---------- MATERIAL FOR THIS TASK
What follows belongs to an exercise in optimizing a design on an open flow for small area, a short achievable clock period and few clock cycles per item; a production flow would make more cautious choices.
In this exercise RTL edits were held to simulation tests only and were not proved equivalent to the original.
Power is estimated from default activity; no workload was simulated.

## flow/design.v (module list and top-level ports; edited modules follow where they fit)
// module ran_divu: 126 lines
// module ran_mul: 1437 lines
// module rational_arith_normalize_core: 415 lines
module rational_arith_normalize_core #(
  parameter int WIDTH = ran_pkg::WIDTH_DEF
) (
  input  logic clk,
  input  logic rst_n,
  input  logic in_valid,
  output logic in_ready,
  input  logic [ran_pkg::OP_W-1:0] in_operation,
  input  logic signed [ran_pkg::FIELD_W-1:0] in_left_num,
  input  logic signed [ran_pkg::FIELD_W-1:0] in_left_den,
  input  logic signed [ran_pkg::FIELD_W-1:0] in_right_num,
  input  logic signed [ran_pkg::FIELD_W-1:0] in_right_den,
  output logic out_valid,
  input  logic out_ready,
  output logic signed [ran_pkg::FIELD_W-1:0] out_result_num,
  output logic signed [ran_pkg::FIELD_W-1:0] out_result_den,
  output logic [ran_pkg::ST_W-1:0] out_status
);
  // ...
==> flow/run.sh <==
#!/bin/bash
# synth_recipe.tcl (not shown) runs the flow's synth.tcl, then flattens the netlist and writes it again
# the make line also repeats each setting of config.mk as NAME=value (left out here)
make -C /OpenROAD-flow-scripts/flow DESIGN_CONFIG=/design/flow/config.mk WORK_HOME=/design/flow/orfs CLKGATE_MAP_FILE= SYNTH_SCRIPT=/design/flow/synth_recipe.tcl finish
==> flow/config.mk <==
export PLATFORM = sky130hd
export DESIGN_NAME = rational_arith_normalize_core
export DESIGN_NICKNAME = rational_arith_normalize_core
export VERILOG_FILES = /design/flow/design.v
export SDC_FILE = /design/flow/constraint.sdc
export NUM_CORES = 4
export LEC_CHECK = 0
export CAP_MARGIN = 20
export CORE_MARGIN = 2
export CORE_UTILIZATION = 40
export SLEW_MARGIN = 20
==> flow/constraint.sdc <==
create_clock -name core_clock -period 11.0 [get_ports {clk}]
set_input_delay 2.2000 -clock core_clock [delete_from_list [all_inputs] [get_ports {clk}]]
set_output_delay 2.2000 -clock core_clock [all_outputs]
set_load 0.01 [all_outputs]
==> qor.csv, run 1 <==
metric,value,unit
PostCTS Resize Cnt,0,
"top cells by area, synth","edfxtp_1 (27%), fa_1 (13%), ha_1 (5.8%)",
status,"complete, no violations",
Tot GR Track Use,35.6,%
Hold Path Sink,bs2_r[2],
worst skew pair latency,0.78,ns
Num CTS Buffers,94,
CP top delay family,compound AO/OA/AOI/OAI gates,
CTS tree,built,
M1 GR Usage,45.2,%
Final Hold Fails,0,
Post-synth top flop,edfxtp_1,
Signal buffers,360,
Worst VDD drop,0.204,mV
adder-cell share of the synthesized area,18.4,%
design area,84800,sq um
power per cell area,137,nW/um^2
Worst Skew,0.0878,ns
max layer used,met5,
sequential area share after synthesis,32.6,%
area share of the leading cell type in the synthesized netlist,27.0,%
layout clock buffer count,116,
vias in the first global route,68800,
#FFs+latches synth,906,
Cells after DPL,10900,
hold crit path type,flop to flop,
Testbench counts, summed over its fixed seeds: cycles 18,961, items 960.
--------------------
### TASK DESCRIPTION:
Only the lines that contain the word "period" should be copied from the material.

### TASK RESULT:
What follows belongs to an exercise in optimizing a design on an open flow for small area, a short achievable clock period and few clock cycles per item; a production flow would make more cautious choices.
create_clock -name core_clock -period 11.0 [get_ports {clk}]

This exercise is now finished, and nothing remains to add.